- [Required work] For this exercise, restate word for word only the lines from the first line of the data to the line containing "logic make-up (layout".

- [Extracted records]

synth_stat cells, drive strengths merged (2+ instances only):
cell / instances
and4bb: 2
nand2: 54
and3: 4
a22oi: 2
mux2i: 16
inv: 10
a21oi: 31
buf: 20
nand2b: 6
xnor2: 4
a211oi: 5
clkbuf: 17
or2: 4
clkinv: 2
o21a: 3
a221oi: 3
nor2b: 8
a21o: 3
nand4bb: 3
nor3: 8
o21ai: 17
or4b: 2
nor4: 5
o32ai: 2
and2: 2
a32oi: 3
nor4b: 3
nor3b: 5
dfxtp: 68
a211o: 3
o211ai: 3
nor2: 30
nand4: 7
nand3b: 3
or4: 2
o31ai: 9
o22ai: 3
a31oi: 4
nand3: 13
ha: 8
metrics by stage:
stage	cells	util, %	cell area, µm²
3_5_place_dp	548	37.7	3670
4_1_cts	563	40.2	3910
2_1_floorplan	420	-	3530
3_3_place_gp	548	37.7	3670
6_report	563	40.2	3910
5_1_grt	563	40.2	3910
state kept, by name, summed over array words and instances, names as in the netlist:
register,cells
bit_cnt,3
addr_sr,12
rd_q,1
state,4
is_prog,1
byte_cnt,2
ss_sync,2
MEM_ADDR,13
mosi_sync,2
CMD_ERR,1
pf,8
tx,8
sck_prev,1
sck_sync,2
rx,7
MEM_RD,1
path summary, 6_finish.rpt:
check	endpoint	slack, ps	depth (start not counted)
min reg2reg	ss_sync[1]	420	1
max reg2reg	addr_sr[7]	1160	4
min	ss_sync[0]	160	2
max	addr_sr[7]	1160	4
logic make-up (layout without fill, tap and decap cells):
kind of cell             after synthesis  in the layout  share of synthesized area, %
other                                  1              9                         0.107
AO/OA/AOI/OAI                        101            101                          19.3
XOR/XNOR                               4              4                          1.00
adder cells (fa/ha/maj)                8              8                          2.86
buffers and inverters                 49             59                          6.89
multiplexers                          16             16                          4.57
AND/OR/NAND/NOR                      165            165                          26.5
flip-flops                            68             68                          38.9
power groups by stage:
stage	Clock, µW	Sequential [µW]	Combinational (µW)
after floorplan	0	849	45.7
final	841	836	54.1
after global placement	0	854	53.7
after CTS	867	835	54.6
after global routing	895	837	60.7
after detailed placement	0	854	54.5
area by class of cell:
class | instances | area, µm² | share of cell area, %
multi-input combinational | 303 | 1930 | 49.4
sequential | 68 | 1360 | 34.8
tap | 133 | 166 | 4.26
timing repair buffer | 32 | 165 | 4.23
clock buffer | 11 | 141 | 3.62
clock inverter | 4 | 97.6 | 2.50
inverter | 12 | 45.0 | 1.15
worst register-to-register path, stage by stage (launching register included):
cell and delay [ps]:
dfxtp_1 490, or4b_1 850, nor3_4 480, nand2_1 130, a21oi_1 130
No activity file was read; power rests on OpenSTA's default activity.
File: src/rtl/forthsuper_pkg.sv
// rtl/forthsuper_pkg.sv - shared types, result codes and character helpers for number parsing
package forthsuper_pkg;

    typedef enum logic [2:0] {
        ST_IDLE = 3'd0,
        ST_SKIP = 3'd1,
        ST_PFX  = 3'd2,
        ST_CNV  = 3'd3,
        ST_DONE = 3'd4
    } numparse_sts;

    localparam logic [1:0] NP_OK    = 2'd0;
    localparam logic [1:0] NP_EMPTY = 2'd1;
    localparam logic [1:0] NP_BAD   = 2'd2;
    localparam logic [1:0] NP_LONG  = 2'd3;

    localparam logic [7:0] CH_SP     = 8'h20;
    localparam logic [7:0] CH_NUL    = 8'h00;
    localparam logic [7:0] CH_DOLLAR = 8'h24;
    localparam logic [7:0] CH_HASH   = 8'h23;
    localparam logic [7:0] CH_MINUS  = 8'h2D;

    function automatic logic is_dec(input logic [7:0] c);
        return (c >= 8'h30) && (c <= 8'h39);
    endfunction

    function automatic logic is_hex_alpha(input logic [7:0] c);
        return ((c >= 8'h61) && (c <= 8'h66)) || ((c >= 8'h41) && (c <= 8'h46));
    endfunction

    // Low nibble is the value for '0'-'9'; letters sit at 0x41/0x61, so +9 maps them to 10..15
    function automatic logic [3:0] digit_val(input logic [7:0] c);
        return is_dec(c) ? c[3:0] : (c[3:0] + 4'd9);
    endfunction

endpackage

File: src/rtl/numparse_ctl_atoi.sv
// rtl/numparse_ctl_atoi.sv - streaming ascii-to-integer core, one character per two cycles
import forthsuper_pkg::*;

module atoi #(
    parameter int DSZ = 32
) (
    input  logic           clk,
    input  logic           rst,
    input  logic           en,
    input  logic           hex,
    input  logic [7:0]     md,
    output logic           af,
    output logic           bsy,
    output logic [DSZ-1:0] vo
);

    logic           ph_q, ph_d;        // 0: data cycle (md valid), 1: read-wait cycle
    logic           fin_q, fin_d;
    logic           first_q, first_d;  // sign is only legal on the first character
    logic           neg_q, neg_d;
    logic [DSZ-1:0] acc_q, acc_d;

    assign bsy = en & ~fin_q;
    assign af  = en & ~fin_q & ~ph_q;
    assign vo  = neg_q ? (DSZ'(0) - acc_q) : acc_q;

    // Consume one character per data cycle; any non-digit (other than a leading sign) ends the run
    always_comb begin
        ph_d    = ph_q;
        fin_d   = fin_q;
        first_d = first_q;
        neg_d   = neg_q;
        acc_d   = acc_q;
        if (!en) begin
            ph_d    = 1'b0;
            fin_d   = 1'b0;
            first_d = 1'b1;
            neg_d   = 1'b0;
            acc_d   = '0;
        end else if (!fin_q) begin
            if (!ph_q) begin
                ph_d    = 1'b1;
                first_d = 1'b0;
                if (is_dec(md) || is_hex_alpha(md)) begin
                    acc_d = (hex ? {acc_q[DSZ-5:0], 4'h0} : (acc_q * DSZ'(10)))
                            + DSZ'(digit_val(md));
                end else if ((md == CH_MINUS) && first_q) begin
                    neg_d = 1'b1;
                end else begin
                    fin_d = 1'b1;
                end
            end else begin
                ph_d = 1'b0;
            end
        end
    end

    // Core state register
    always_ff @(posedge clk) begin
        if (rst) begin
            ph_q    <= 1'b0;
            fin_q   <= 1'b0;
            first_q <= 1'b1;
            neg_q   <= 1'b0;
            acc_q   <= '0;
        end else begin
            ph_q    <= ph_d;
            fin_q   <= fin_d;
            first_q <= first_d;
            neg_q   <= neg_d;
            acc_q   <= acc_d;
        end
    end

endmodule

File: src/rtl/numparse_ctl.sv
// rtl/numparse_ctl.sv - number-literal sequencer: skip, prefix, convert, validate, report
import forthsuper_pkg::*;

module numparse_ctl #(
    parameter int DSZ  = 32,
    parameter int ASZ  = 17,
    parameter int MAXD = 10
) (
    input  logic           clk,
    input  logic           rst,
    input  logic           req,
    input  logic [ASZ-1:0] ta,
    input  logic           base_hex,
    input  logic [7:0]     md,
    output logic [ASZ-1:0] ma,
    output logic           bsy,
    output logic           ack,
    output logic [1:0]     ecode,
    output logic [DSZ-1:0] vo,
    output logic [ASZ-1:0] ea
);

    localparam int             NDW    = $clog2(MAXD + 2);
    localparam logic [NDW-1:0] ND_SAT = NDW'(MAXD + 1);

    numparse_sts    state_q, state_d;
    logic           ph_q, ph_d;        // SKIP: address/data phase; PFX: read-wait after a prefix
    logic           hex_q, hex_d;
    logic [NDW-1:0] nd_q, nd_d;
    logic           bad_q, bad_d;
    logic           cbsy_q;
    logic [ASZ-1:0] ma_q, ma_d;
    logic           ack_q, ack_d;
    logic           bsy_q, bsy_d;
    logic [1:0]     ecode_q, ecode_d;
    logic [DSZ-1:0] vo_q, vo_d;
    logic [ASZ-1:0] ea_q, ea_d;

    logic           c_en;
    logic           c_af;
    logic           c_bsy;
    logic [DSZ-1:0] c_vo;
    logic           c_fall;
    logic [1:0]     rc;

    function automatic logic [1:0] result_code(input logic [NDW-1:0] n, input logic b,
                                               input logic [7:0] term);
        if (n == '0)                                    return NP_EMPTY;
        if (b || ((term != CH_NUL) && (term != CH_SP))) return NP_BAD;
        if (n > NDW'(MAXD))                             return NP_LONG;
        return NP_OK;
    endfunction

    atoi #(.DSZ(DSZ)) a2i (
        .clk (clk),
        .rst (rst),
        .en  (c_en),
        .hex (hex_q),
        .md  (md),
        .af  (c_af),
        .bsy (c_bsy),
        .vo  (c_vo)
    );

    assign c_fall = cbsy_q & ~c_bsy;
    assign rc     = result_code(nd_q, bad_q, md);

    assign ma    = ma_q;
    assign bsy   = bsy_q;
    assign ack   = ack_q;
    assign ecode = ecode_q;
    assign vo    = vo_q;
    assign ea    = ea_q;

    // State register
    always_ff @(posedge clk) begin
        if (rst) state_q <= ST_IDLE;
        else     state_q <= state_d;
    end

    // Next-state logic
    always_comb begin
        state_d = state_q;
        case (state_q)
            ST_IDLE: if (req) state_d = ST_SKIP;
            ST_SKIP: begin
                if (ph_q) begin
                    if (md == CH_NUL)     state_d = ST_DONE;
                    else if (md != CH_SP) state_d = ST_PFX;
                end
            end
            ST_PFX: begin
                if (ph_q)                                        state_d = ST_CNV;
                else if ((md != CH_DOLLAR) && (md != CH_HASH))   state_d = ST_CNV;
            end
            ST_CNV:  if (c_fall) state_d = ST_DONE;
            ST_DONE: state_d = ST_IDLE;
            default: state_d = ST_IDLE;
        endcase
    end

    // Datapath and output values for the next cycle
    always_comb begin
        ph_d    = ph_q;
        hex_d   = hex_q;
        nd_d    = nd_q;
        bad_d   = bad_q;
        ma_d    = ma_q;
        ecode_d = ecode_q;
        vo_d    = vo_q;
        ea_d    = ea_q;
        c_en    = 1'b0;
        case (state_q)
            ST_IDLE: begin
                if (req) begin
                    ma_d  = ta;
                    hex_d = base_hex;
                    nd_d  = '0;
                    bad_d = 1'b0;
                    ph_d  = 1'b0;
                end
            end
            ST_SKIP: begin
                ph_d = ~ph_q;
                if (ph_q) begin
                    if (md == CH_SP) begin
                        ma_d = ma_q + ASZ'(1);
                    end else if (md == CH_NUL) begin
                        ecode_d = NP_EMPTY;
                        vo_d    = '0;
                        ea_d    = ma_q + ASZ'(1);
                    end
                end
            end
            ST_PFX: begin
                ph_d = 1'b0;
                if (!ph_q) begin
                    if (md == CH_DOLLAR) begin
                        hex_d = 1'b1;
                        ma_d  = ma_q + ASZ'(1);
                        ph_d  = 1'b1;
                    end else if (md == CH_HASH) begin
                        hex_d = 1'b0;
                        ma_d  = ma_q + ASZ'(1);
                        ph_d  = 1'b1;
                    end
                end
            end
            ST_CNV: begin
                c_en = 1'b1;
                ma_d = ma_q + ASZ'(c_af);
                if (c_af) begin
                    // The core takes a-f even in decimal, so the controller must flag them
                    if (is_dec(md) || (is_hex_alpha(md) && hex_q)) begin
                        if (nd_q != ND_SAT) nd_d = nd_q + NDW'(1);
                    end else if (is_hex_alpha(md)) begin
                        bad_d = 1'b1;
                    end
                end
                if (c_fall) begin
                    ea_d    = ma_q;
                    ecode_d = rc;
                    vo_d    = (rc == NP_OK) ? c_vo : '0;
                end
            end
            default: ;
        endcase
        ack_d = (state_d == ST_DONE);
        bsy_d = (state_d != ST_IDLE);
    end

    // Registered outputs and working registers
    always_ff @(posedge clk) begin
        if (rst) begin
            ph_q    <= 1'b0;
            hex_q   <= 1'b0;
            nd_q    <= '0;
            bad_q   <= 1'b0;
            cbsy_q  <= 1'b0;
            ma_q    <= '0;
            ack_q   <= 1'b0;
            bsy_q   <= 1'b0;
            ecode_q <= NP_OK;
            vo_q    <= '0;
            ea_q    <= '0;
        end else begin
            ph_q    <= ph_d;
            hex_q   <= hex_d;
            nd_q    <= nd_d;
            bad_q   <= bad_d;
            cbsy_q  <= c_bsy;
            ma_q    <= ma_d;
            ack_q   <= ack_d;
            bsy_q   <= bsy_d;
            ecode_q <= ecode_d;
            vo_q    <= vo_d;
            ea_q    <= ea_d;
        end
    end

endmodule

File: config.mk
export PLATFORM = sky130hd
export DESIGN_NAME = numparse_ctl
export DESIGN_NICKNAME = d
export VERILOG_FILES = /design/src/rtl/forthsuper_pkg.sv /design/src/rtl/numparse_ctl_atoi.sv /design/src/rtl/numparse_ctl.sv
export SDC_FILE = /design/constraint.sdc
export NUM_CORES = 1
export LEC_CHECK = 0
export BUFFER_PORTS_ARGS = -buffer_cell sky130_fd_sc_hd__buf_2
export CORE_ASPECT_RATIO = 1.1
export CORE_UTILIZATION = 45
export CTS_BUF_LIST = sky130_fd_sc_hd__clkbuf_2
export CTS_CLUSTER_SIZE = 28
export DETAILED_ROUTE_END_ITERATION = 10
export PLACE_DENSITY = 0.74
export SLEW_MARGIN = 30
export SYNTH_ARGS = -nofsm -noshare
export SYNTH_HDL_FRONTEND = slang
export SYNTH_SLANG_ARGS = --single-unit
File: constraint.sdc
create_clock -name clk -period 5.6 [get_ports clk]
set_input_delay 0.56 -clock clk [delete_from_list [all_inputs] [get_ports clk]]
set_output_delay 0.56 -clock clk [all_outputs]
set_load 0.01 [all_outputs]
$ cat src/rtl/io_pkg.sv
// rtl/io_pkg.sv - IO base nibble and register address map shared by the IO controller
package io_pkg;

    localparam logic [3:0]  IO_BASE        = 4'h8;

    localparam logic [31:0] ADDR_TX_STATUS = {IO_BASE, 28'h000_0000};
    localparam logic [31:0] ADDR_RX_STATUS = {IO_BASE, 28'h000_0004};
    localparam logic [31:0] ADDR_TX_DATA   = {IO_BASE, 28'h000_0008};
    localparam logic [31:0] ADDR_RX_DATA   = {IO_BASE, 28'h000_000C};
    localparam logic [31:0] ADDR_CYC_CNT   = {IO_BASE, 28'h000_0010};
    localparam logic [31:0] ADDR_INST_CNT  = {IO_BASE, 28'h000_0014};
    localparam logic [31:0] ADDR_CNT_CLR   = {IO_BASE, 28'h000_0018};

endpackage
<file path="config.mk">
export PLATFORM = sky130hd
export DESIGN_NAME = mem_port_arbiter
export DESIGN_NICKNAME = d
export VERILOG_FILES = /design/src/rtl/riscblade_pkg.sv /design/src/rtl/mem_arb_pick.sv /design/src/rtl/mem_port_arbiter.sv
export SDC_FILE = /design/constraint.sdc
export NUM_CORES = 1
export LEC_CHECK = 0
export BUFFER_PORTS_ARGS = -buffer_cell sky130_fd_sc_hd__clkbuf_2
export CAP_MARGIN = 5
export CORE_ASPECT_RATIO = 1.4
export CORE_MARGIN = 1.5
export CORE_UTILIZATION = 40
export DETAILED_ROUTE_END_ITERATION = 16
export MAX_ROUTING_LAYER = met4
export PLACE_DENSITY = 0.86
export SLEW_MARGIN = 20
export SYNTH_ARGS = -nofsm -noshare
export SYNTH_HDL_FRONTEND = slang
export SYNTH_SLANG_ARGS = --single-unit
</file>
<file path="constraint.sdc">
create_clock -name clock -period 1.55 [get_ports clock]
set_clock_uncertainty 0.2 [all_clocks]
set_input_delay 0.2325 -clock clock [delete_from_list [all_inputs] [get_ports clock]]
set_output_delay 0.2325 -clock clock [all_outputs]
set_load 0.05 [all_outputs]
</file>
<file path="src/rtl/riscblade_pkg.sv">
// Shared widths, arbiter state encoding and winner codes for the memory port arbiter.
package riscblade_pkg;

  localparam int ADDR_W_DEF = 16;
  localparam int DATA_W_DEF = 16;

  typedef enum logic [1:0] {
    IDLE   = 2'd0,
    IF_ACC = 2'd1,
    DM_ACC = 2'd2
  } arb_state_e;

  localparam logic WIN_IF = 1'b0;
  localparam logic WIN_DM = 1'b1;

endpackage

</file>
<file path="src/rtl/mem_arb_pick.sv">
// Combinational winner selection between fetch and data requests.
// MEM_ARB_RR_EN selects alternating priority on conflict; otherwise DM has fixed priority.
module mem_arb_pick
  import riscblade_pkg::*;
(
  input  logic if_req,
  input  logic dm_req,
  input  logic last_win,
  output logic winner
);

`ifdef MEM_ARB_RR_EN
  always_comb begin
    winner = WIN_DM;
    if (if_req && dm_req) begin
      winner = (last_win == WIN_DM) ? WIN_IF : WIN_DM;
    end else if (if_req) begin
      winner = WIN_IF;
    end
  end
`else
  logic unused_last_win;
  assign unused_last_win = last_win;

  always_comb begin
    winner = WIN_DM;
    if (if_req && !dm_req) begin
      winner = WIN_IF;
    end
  end
`endif

endmodule

</file>
<file path="src/rtl/mem_port_arbiter.sv">
// Shares one single-port memory between instruction fetch and data access.
// MEM_ARB_RR_EN enables alternating priority on conflict (last-winner flag kept).
module mem_port_arbiter
  import riscblade_pkg::*;
#(
  parameter int ADDR_W = ADDR_W_DEF,
  parameter int DATA_W = DATA_W_DEF
) (
  input  logic              clock,
  input  logic              rst,
  input  logic              if_req,
  input  logic [ADDR_W-1:0] if_addr,
  output logic              if_gnt,
  output logic              if_rvalid,
  output logic [DATA_W-1:0] if_rdata,
  input  logic              dm_req,
  input  logic              dm_we,
  input  logic [ADDR_W-1:0] dm_addr,
  input  logic [DATA_W-1:0] dm_wdata,
  output logic              dm_gnt,
  output logic              dm_rvalid,
  output logic [DATA_W-1:0] dm_rdata,
  output logic [ADDR_W-1:0] mem_addr,
  output logic [DATA_W-1:0] mem_data,
  output logic              memwrite,
  input  logic [DATA_W-1:0] mem_out,
  output logic              pc_en,
  output logic              busy
);

  arb_state_e        state_q, state_d;
  logic [ADDR_W-1:0] addr_q;
  logic [DATA_W-1:0] wdata_q;
  logic              we_q;
  logic [DATA_W-1:0] if_rdata_q, dm_rdata_q;
  logic              if_rvalid_q, dm_rvalid_q;
  logic              if_req_m, dm_req_m, grant_load;
  logic              winner, last_win;

  // The requester being served still holds REQ high, so ignore it for this cycle.
  assign if_req_m   = if_req && (state_q != IF_ACC);
  assign dm_req_m   = dm_req && (state_q != DM_ACC);
  assign grant_load = if_req_m || dm_req_m;

  mem_arb_pick u_pick (
    .if_req   (if_req_m),
    .dm_req   (dm_req_m),
    .last_win (last_win),
    .winner   (winner)
  );

`ifdef MEM_ARB_RR_EN
  logic last_win_q;

  always_ff @(posedge clock) begin
    if (rst) begin
      last_win_q <= WIN_DM;
    end else if (grant_load) begin
      last_win_q <= winner;
    end
  end

  assign last_win = last_win_q;
`else
  assign last_win = WIN_DM;
`endif

  always_comb begin
    state_d = IDLE;
    if (grant_load) begin
      state_d = (winner == WIN_DM) ? DM_ACC : IF_ACC;
    end
  end

  always_ff @(posedge clock) begin
    if (rst) begin
      state_q     <= IDLE;
      addr_q      <= '0;
      wdata_q     <= '0;
      we_q        <= 1'b0;
      if_rdata_q  <= '0;
      dm_rdata_q  <= '0;
      if_rvalid_q <= 1'b0;
      dm_rvalid_q <= 1'b0;
    end else begin
      state_q <= state_d;
      if (grant_load) begin
        if (winner == WIN_DM) begin
          addr_q  <= dm_addr;
          wdata_q <= dm_wdata;
          we_q    <= dm_we;
        end else begin
          addr_q  <= if_addr;
          we_q    <= 1'b0;
        end
      end
      if_rvalid_q <= (state_q == IF_ACC);
      dm_rvalid_q <= (state_q == DM_ACC) && !we_q;
      if (state_q == IF_ACC) begin
        if_rdata_q <= mem_out;
      end
      if ((state_q == DM_ACC) && !we_q) begin
        dm_rdata_q <= mem_out;
      end
    end
  end

  // Grants and the write strobe drop immediately under reset to abort the access.
  assign if_gnt    = (state_q == IF_ACC) && !rst;
  assign dm_gnt    = (state_q == DM_ACC) && !rst;
  assign memwrite  = (state_q == DM_ACC) && we_q && !rst;
  assign pc_en     = if_gnt;
  assign busy      = (state_q != IDLE);
  assign mem_addr  = addr_q;
  assign mem_data  = wdata_q;
  assign if_rvalid = if_rvalid_q;
  assign if_rdata  = if_rdata_q;
  assign dm_rvalid = dm_rvalid_q;
  assign dm_rdata  = dm_rdata_q;

endmodule

</file>
==> results.yml <==
run_status:
  outcome: "finished with violations"
  violations_in_the_final_reports: "setup timing"
logic_synthesis:
  synth_seq_cells: 69
  synth_enable_flop_cells: 0
  synth.distinct_cells: 32
  netlist_instances: 325
  syn_area_per_cell_sq_um: 8.289
  most_area_consuming_cells_after_synthesis: "sky130_fd_sc_hd__dfxtp_1 51%, sky130_fd_sc_hd__nand2_1 14%, sky130_fd_sc_hd__a21oi_1 10%"
  synth_compound_area_share_pct: 20.48
  synth-seq-area-share_pct: 51.28
  yosysWarnings: 0
  yosys-mux-area-fraction_pct: 0
  synthXorXnorAreaFrac_pct: 0
  synth_top_family_by_area: "simple AND/OR/NAND/NOR gates"
  netlist.top_cell.by_area: "sky130_fd_sc_hd__dfxtp_1"
  synth_adder_area_share_pct: 0.4180
  ys_dominant_reg_cell: "sky130_fd_sc_hd__dfxtp_1"
  synth.cell_area_sq_um: 2694
  post-synth-top-area-fraction_pct: 51.28
  synth_nets: 394
  synth-simple-area-share_pct: 22.48
  synth_top_cells_by_count: "101 x sky130_fd_sc_hd__nand2_1, 69 x sky130_fd_sc_hd__dfxtp_1, 55 x sky130_fd_sc_hd__a21oi_1, 12 x sky130_fd_sc_hd__nand3_1, 11 x sky130_fd_sc_hd__a221o_1"
  yosysMostFrequentCell: "sky130_fd_sc_hd__nand2_1"
  synth_async_sr_flop_share_pct: 0
worst_setup_path:
  timing.critical_path.fanout_max: 4
  crit_reg_reg_endpoint: "mem_addr[14]"
  cp_data_required_time_ns: 1.12
  r2r_cells: 6
  worstSetupEndpointType: "output pin"
  arrival_ns: 1.38
  reg2reg_slack_ns: -0.11
  reg2reg_from: "state_q[1]"
  timing.critical_path.from: "state_q[0]"
  worst_setup_path_end: "memwrite"
  setup_crit_path_kind: "reg2out"
  worstSetupStartpointType: "register"
pwr:
  vdd_ir_drop_max_mv: 0.5714
  cellPowerDensity_nw_per_um2: 964.3
  power_frac_seq_pct: 44.5
  pwr-share-clk_pct: 29.2
  power.internal_mw: 2.909
  static-leakage-power_nw: 2.038
  switching_share_pct: 33.61
  p_total_mw: 4.381
  power.net_switching_mw: 1.472
  power.share.combinational_pct: 26.3
final_layout:
  area_growth_pct: 68.65
  final_core_util_pct: 69.16
  antenna_cells: 0
  layout-drive-gt1-share_pct: 39.22
  num-nets-final: 603
timing:
  period_needed_ns: 1.809
  layout_worst_path_cycle_share_pct: 116.7
  grt_setup_unrepaired: "yes"
  tightestPinTransition_ns: 0.4149
  fmax_ghz: 0.5528
  report.final.setup_viol: 52
  post-route-worst-setup-slack_ns: -0.2590
  timing.final.hold_violations: 0
  maxSlewViolCount: 0
  timing.max_slew.rel_slack_pct: 72.27
grt:
  vias_in_the_first_global_route: 3437
  grt_pass1_wl_mm: 16.17
  number_of_antenna_violations_at_the_first_check_in_global_routing: 0
  global_route.overflow_total: 0
  grt_usage_pct: 29.75
  maximum_number_of_pins_on_one_net_before_global_route_repair: 29
placement:
  finalWeightedCongestion: 0.8838
  numPortBuffers: 139
  dp_hpwl_mm: 5.919
detailed_routing:
  drt_drc_violations_left: 0
  wire_per_inst_microns: 17.74
  postRouteAntennaNets: 0
  postRouteWirelength_mm: 10.85
  drt_pass1_iterations: 5
  vias_per_cell: 5.562
  first_iter_violations: 304
  vias_after_detailed_routing: 3404
floorplan:
  chipWidth_microns: 72.36
  dieHeight_microns: 100.1
  dieArea_sq_um: 7243
  initial_standard_cell_utilization_of_the_core_pct: 41.01
  fp-row-count: 35
  io-pin-count: 140
  fp.coreArea_sq_um: 6569
clock_tree:
  worst_skew_pair.late_latency_ns: 0.33
  cts-buffers-inserted: 9
  clk_pin_slew_worst_paths_ns: 0.07
  clkSinkCount: 69
  clock-root-buffer: "sky130_fd_sc_hd__clkbuf_8"
  tritoncts: "built"
  cts-htree-levels: 3
  cts_max_path_bufs: 2
flow_run:
  max_cap_violations: 0
min_path:
  min-delay-path-class: "in2reg"
-- flip-flops by register name (all words and copies together), names as in the netlist --
| name | count |
|---|---|
| state_q | 2 |
| if_rdata | 16 |
| if_rvalid | 1 |
| dm_rvalid | 1 |
| we_q | 1 |
| mem_data | 16 |
| mem_addr | 16 |
| dm_rdata | 16 |
-- layout make-up --
class / count / area [sq um]
tap: 74 / 92.59
inverter: 1 / 6.256
clock inverter: 4 / 25.02
clock buffer: 11 / 141.4
multi-input combinational: 228 / 1252
timing repair buffer: 225 / 1639
sequential: 69 / 1386
fill: 435 / 2026
-- stage by stage --
stage	worst slack, ns	cells	TNS (ns)	cell area, sq um	hold slack, ns
after floorplan	-0.07073	325	-0.6611	2760	0.1494
final	-0.2590	612	-3.089	4543	0.1001
after detailed placement	-0.1171	541	-1.986	3631	0.2434
after CTS	-0.2609	613	-2.044	4502	0.05546
after global routing	-0.3061	612	-5.857	4543	0.1077
after global placement	-0.04200	541	-0.5900	3631	0.2414
-- power by group through the flow --
| stage | sequential [mW] | clock, mW | combinational, mW |
|---|---|---|---|
| floorplan | 2.31 | 0 | 0.303 |
| global placement | 1.97 | 0 | 0.925 |
| detailed placement | 1.98 | 0 | 0.939 |
| CTS | 1.94 | 1.30 | 1.09 |
| global route | 1.96 | 1.38 | 1.20 |
| finish | 1.95 | 1.28 | 1.15 |
-- cell families after synthesis --
| kind of cell | Yosys count |
|---|---|
| buf+inv | 28 |
| flops | 69 |
| compound gates | 87 |
| fa+ha+maj | 1 |
| simple gates | 140 |
-- layer usage --
layer  GRT usage (%)  routed length [microns]  vias up
met4           17.85                      448        0
met1           28.91                     3891     1596
li1                -                        -     1535
met5               -                        0        -
met3           7.430                      787       56
met2           52.35                     5726      217
-- placed cells by master (no fill, tap or decap), drive strengths merged --
cell type    netlist  final
a21oi             55     55
a221o             11     11
a221oi             1      1
a22o               1      1
a22oi              2      2
a2bb2oi            2      2
a311oi             3      3
a31oi              3      3
and2               2      2
and2b              1      1
and3               1      1
buf               18     38
clkbuf             9    147
clkinv             0      2
clkinvlp           0      2
dfxtp             69     69
dlygate4sd3        0     51
inv                1      1
maj3               1      1
nand2            101    101
nand2b             2      2
nand3             12     12
nor2              12     12
nor3               1      1
nor3b              5      5
o211ai             6      6
o2bb2ai            3      3
or2                3      3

- [Response to this exercise]
synth_stat cells, drive strengths merged (2+ instances only):
cell / instances
and4bb: 2
nand2: 54
and3: 4
a22oi: 2
mux2i: 16
inv: 10
a21oi: 31
buf: 20
nand2b: 6
xnor2: 4
a211oi: 5
clkbuf: 17
or2: 4
clkinv: 2
o21a: 3
a221oi: 3
nor2b: 8
a21o: 3
nand4bb: 3
nor3: 8
o21ai: 17
or4b: 2
nor4: 5
o32ai: 2
and2: 2
a32oi: 3
nor4b: 3
nor3b: 5
dfxtp: 68
a211o: 3
o211ai: 3
nor2: 30
nand4: 7
nand3b: 3
or4: 2
o31ai: 9
o22ai: 3
a31oi: 4
nand3: 13
ha: 8
metrics by stage:
stage	cells	util, %	cell area, µm²
3_5_place_dp	548	37.7	3670
4_1_cts	563	40.2	3910
2_1_floorplan	420	-	3530
3_3_place_gp	548	37.7	3670
6_report	563	40.2	3910
5_1_grt	563	40.2	3910
state kept, by name, summed over array words and instances, names as in the netlist:
register,cells
bit_cnt,3
addr_sr,12
rd_q,1
state,4
is_prog,1
byte_cnt,2
ss_sync,2
MEM_ADDR,13
mosi_sync,2
CMD_ERR,1
pf,8
tx,8
sck_prev,1
sck_sync,2
rx,7
MEM_RD,1
path summary, 6_finish.rpt:
check	endpoint	slack, ps	depth (start not counted)
min reg2reg	ss_sync[1]	420	1
max reg2reg	addr_sr[7]	1160	4
min	ss_sync[0]	160	2
max	addr_sr[7]	1160	4
logic make-up (layout without fill, tap and decap cells):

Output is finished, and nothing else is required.